Friday, July 12, 2024

Film Review: "Trophy Kids."

Leland Anderson produced and wrote a film about abusive parents in sports.

This is sort of a follow-up post to the recent one announcing the passing of former Attleboro High School basketball star Leland Anderson, who lost his battle with lung cancer at 43 a few weeks ago. 

As I mentioned in that post, about a decade ago Anderson served as a producer and co-screenwriter for a documentary film called "Trophy Kids," made while the former Attleboro athlete was living in Santa Monica, Calif. It first appeared on HBO in 2013, and is currently available on Prime Video. It also served as a springboard for another limited series about the topic.

I had not seen the film before, even though I had known about Anderson's participation in it since Peter Gobis wrote about it for The Sun Chronicle not long after it was made. But, given Anderson's untimely passing, I decided to finally take a look at it last night.

Well, it was absolutely chilling. 

It was a brutally honest look at the excessive pressure that can be put on high school-aged kids when their parents lose their perspective and try to create superstar scholarship athletes out of their children. The film really drives home the fact that these overbearing parents have no regard at all for what emotional and psychological damage they are doing to their kids.

It was a hard thing to watch in 2013, I'm sure. And the lessons within are still valid for parents in 2024 and beyond.
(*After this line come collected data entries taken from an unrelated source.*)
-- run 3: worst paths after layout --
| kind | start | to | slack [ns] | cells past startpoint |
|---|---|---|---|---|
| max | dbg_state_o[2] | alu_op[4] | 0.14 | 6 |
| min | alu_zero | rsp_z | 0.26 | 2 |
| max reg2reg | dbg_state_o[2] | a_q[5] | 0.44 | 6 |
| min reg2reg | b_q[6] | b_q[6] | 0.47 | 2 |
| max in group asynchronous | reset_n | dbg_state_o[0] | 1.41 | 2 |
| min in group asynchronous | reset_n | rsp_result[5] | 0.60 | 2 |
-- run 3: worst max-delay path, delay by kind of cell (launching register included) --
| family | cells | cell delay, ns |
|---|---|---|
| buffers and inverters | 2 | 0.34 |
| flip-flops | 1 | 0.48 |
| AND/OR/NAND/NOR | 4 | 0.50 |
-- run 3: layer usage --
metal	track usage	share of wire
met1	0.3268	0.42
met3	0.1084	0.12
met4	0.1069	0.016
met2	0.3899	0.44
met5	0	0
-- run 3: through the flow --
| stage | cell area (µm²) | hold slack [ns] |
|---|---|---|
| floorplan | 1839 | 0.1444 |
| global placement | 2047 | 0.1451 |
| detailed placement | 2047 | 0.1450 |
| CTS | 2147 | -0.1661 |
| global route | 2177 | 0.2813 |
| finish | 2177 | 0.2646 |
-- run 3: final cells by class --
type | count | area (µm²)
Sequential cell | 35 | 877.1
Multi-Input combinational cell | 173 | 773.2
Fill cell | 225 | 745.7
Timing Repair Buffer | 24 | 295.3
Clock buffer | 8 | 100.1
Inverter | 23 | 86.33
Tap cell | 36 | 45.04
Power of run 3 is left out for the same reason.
## src/rtl/mmu_bus_arbiter.sv

```systemverilog
// Serialises the MMU's instruction-read, data-read and data-write requests onto one memory bus.
// Optional per-transaction watchdog is enabled by defining ARB_TIMEOUT_EN.
module mmu_bus_arbiter #(
  parameter int unsigned ADDR_W         = 32,
  parameter int unsigned DATA_W         = 32,
  parameter int unsigned TIMEOUT_CYCLES = 255
) (
  input  logic              CLK,
  input  logic              RST,
  input  logic              INST_RDEN,
  input  logic [ADDR_W-1:0] INST_RIADDR,
  output logic [ADDR_W-1:0] INST_ROADDR,
  output logic              INST_RVALID,
  output logic [DATA_W-1:0] INST_RDATA,
  input  logic              DATA_RDEN,
  input  logic [ADDR_W-1:0] DATA_RIADDR,
  output logic [ADDR_W-1:0] DATA_ROADDR,
  output logic              DATA_RVALID,
  output logic [DATA_W-1:0] DATA_RDATA,
  input  logic              DATA_WREN,
  input  logic [ADDR_W-1:0] DATA_WADDR,
  input  logic [DATA_W-1:0] DATA_WDATA,
  output logic              MEM_WAIT,
  output logic              MEM_REQ,
  output logic              MEM_WE,
  output logic [ADDR_W-1:0] MEM_ADDR,
  output logic [DATA_W-1:0] MEM_WDATA,
  input  logic              MEM_ACK,
  input  logic [DATA_W-1:0] MEM_RDATA,
  output logic              MEM_ERR
);

  if (TIMEOUT_CYCLES < 1 || TIMEOUT_CYCLES > 65535) begin : g_bad_timeout
    $error("TIMEOUT_CYCLES must be in 1..65535");
  end

  typedef enum logic [1:0] {IDLE = 2'd0, BUSY = 2'd1, DONE = 2'd2} state_e;

  state_e            state_q;
  logic              wr_pend_q, dr_pend_q, ir_pend_q;
  logic              dr_batch_q, ir_batch_q;
  logic [ADDR_W-1:0] dr_addr_q, ir_addr_q;
  logic              mem_req_q, mem_we_q;
  logic [ADDR_W-1:0] mem_addr_q;
  logic [DATA_W-1:0] mem_wdata_q;
  logic              inst_rvalid_q, data_rvalid_q;
  logic [ADDR_W-1:0] inst_roaddr_q, data_roaddr_q;
  logic [DATA_W-1:0] inst_rdata_q, data_rdata_q;

  logic              any_req_c, ack_c, tmo_c, end_c;
  logic              serve_dr_c, dr_left_c, ir_left_c;
  logic [DATA_W-1:0] rdata_c;

  // Write is always served first, so only the read flags can survive an ACK.
  always_comb begin
    any_req_c  = DATA_WREN | DATA_RDEN | INST_RDEN;
    ack_c      = mem_req_q & MEM_ACK;
    end_c      = ack_c | tmo_c;
    serve_dr_c = ~wr_pend_q & dr_pend_q;
    dr_left_c  = dr_pend_q & wr_pend_q;
    ir_left_c  = ir_pend_q & (wr_pend_q | dr_pend_q);
    rdata_c    = tmo_c ? '0 : MEM_RDATA;
  end

  always_ff @(posedge CLK or posedge RST) begin
    if (RST) begin
      state_q       <= IDLE;
      wr_pend_q     <= 1'b0;
      dr_pend_q     <= 1'b0;
      ir_pend_q     <= 1'b0;
      dr_batch_q    <= 1'b0;
      ir_batch_q    <= 1'b0;
      dr_addr_q     <= '0;
      ir_addr_q     <= '0;
      mem_req_q     <= 1'b0;
      mem_we_q      <= 1'b0;
      mem_addr_q    <= '0;
      mem_wdata_q   <= '0;
      inst_rvalid_q <= 1'b0;
      data_rvalid_q <= 1'b0;
      inst_roaddr_q <= '0;
      data_roaddr_q <= '0;
      inst_rdata_q  <= '0;
      data_rdata_q  <= '0;
    end else begin
      inst_rvalid_q <= 1'b0;
      data_rvalid_q <= 1'b0;
      case (state_q)
        IDLE: begin
          if (any_req_c) begin
            state_q    <= BUSY;
            wr_pend_q  <= DATA_WREN;
            dr_pend_q  <= DATA_RDEN;
            ir_pend_q  <= INST_RDEN;
            dr_batch_q <= DATA_RDEN;
            ir_batch_q <= INST_RDEN;
            dr_addr_q  <= DATA_RIADDR;
            ir_addr_q  <= INST_RIADDR;
            mem_req_q  <= 1'b1;
            if (DATA_WREN) begin
              mem_we_q    <= 1'b1;
              mem_addr_q  <= DATA_WADDR;
              mem_wdata_q <= DATA_WDATA;
            end else begin
              mem_we_q    <= 1'b0;
              mem_addr_q  <= DATA_RDEN ? DATA_RIADDR : INST_RIADDR;
              mem_wdata_q <= '0;
            end
          end
        end
        BUSY: begin
          if (end_c) begin
            if (!mem_we_q) begin
              if (serve_dr_c) begin
                data_rdata_q  <= rdata_c;
                data_roaddr_q <= mem_addr_q;
              end else begin
                inst_rdata_q  <= rdata_c;
                inst_roaddr_q <= mem_addr_q;
              end
            end
            wr_pend_q   <= 1'b0;
            dr_pend_q   <= dr_left_c;
            ir_pend_q   <= ir_left_c;
            mem_we_q    <= 1'b0;
            mem_wdata_q <= '0;
            if (dr_left_c) begin
              mem_addr_q <= dr_addr_q;
            end else if (ir_left_c) begin
              mem_addr_q <= ir_addr_q;
            end else begin
              mem_req_q     <= 1'b0;
              state_q       <= DONE;
              inst_rvalid_q <= ir_batch_q;
              data_rvalid_q <= dr_batch_q;
            end
          end
        end
        DONE:    state_q <= IDLE;
        default: state_q <= IDLE;
      endcase
    end
  end

`ifdef ARB_TIMEOUT_EN
  logic [15:0] cnt_q;
  logic        mem_err_q;

  assign tmo_c = mem_req_q & ~MEM_ACK & (cnt_q == 16'(TIMEOUT_CYCLES - 1));

  // Cycles spent waiting on the current backend transaction.
  always_ff @(posedge CLK or posedge RST) begin
    if (RST) begin
      cnt_q     <= '0;
      mem_err_q <= 1'b0;
    end else begin
      mem_err_q <= tmo_c;
      if (state_q != BUSY || end_c) cnt_q <= '0;
      else                          cnt_q <= cnt_q + 16'd1;
    end
  end

  assign MEM_ERR = mem_err_q;
`else
  assign tmo_c   = 1'b0;
  assign MEM_ERR = 1'b0;
`endif

  // Hold is combinational in IDLE so the core stalls in the same cycle it requests.
  assign MEM_WAIT    = ~RST & ((state_q == IDLE && any_req_c) || state_q == BUSY);
  assign MEM_REQ     = mem_req_q;
  assign MEM_WE      = mem_we_q;
  assign MEM_ADDR    = mem_addr_q;
  assign MEM_WDATA   = mem_wdata_q;
  assign INST_RVALID = inst_rvalid_q;
  assign INST_RDATA  = inst_rdata_q;
  assign INST_ROADDR = inst_roaddr_q;
  assign DATA_RVALID = data_rvalid_q;
  assign DATA_RDATA  = data_rdata_q;
  assign DATA_ROADDR = data_roaddr_q;

endmodule
```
The film is set in the greater Los Angeles area, involving six young athletes and five parents that are unrelentingly driving their kids to achieve at a high level. It has a frightening degree of access to each family, and in each case, viewers are not spared the warts and all. From the moment when we are introduced to each family group to the finish, the parents' obsessive drive to push their children to greatness escalates to the point where we observers are screaming at the screen for the parents to lighten up and let the kids just be kids.

I know I was. 

Here's the lineup:

** We're first introduced to the father of a freshman football player at Mater Dei High School in Santa Ana, a promising wide receiver and safety who is locked into a very aggressive daily training and practice regimen by his father, who played for the University of Washington.

** Next is a promising young basketball player at Redondo Union High School, a 6-2 shooting guard that has stopped growing -- to the great disappointment of his runty New York-transplant father, a stereotypical figure that could have been lifted from the pages of a script for "The Sopranos."

** Alongside that ghastly stereotype at Redondo Union is a seemingly less irritating father of the team's point guard, who is battling injuries and having a hard time keeping his starting job. As we learn over the course of the film, the father is blaming all of his kid's problems on the 11-year-veteran coach of the team, and he is quietly plotting to convince the school board to fire the coach.

** Up next is the father of a 9-year-old girl that is somewhat of a golf phenom. The dad has no talent of his own, but when he's not standing right next to the coach he hired to help the girl grow in the sport, he is caddying for her during tournaments. His constant negativity often reduces the girl to tears during the course of competition.

** Our final parent is an evangelical Christian mother of middle-school-aged twin boys, who she believes she can transform into championship-level athletes with a constant regimen of training and the power of prayer. She might be the most annoying of the lot because of her proselytizing and passive-aggressive presence in the life of her twins.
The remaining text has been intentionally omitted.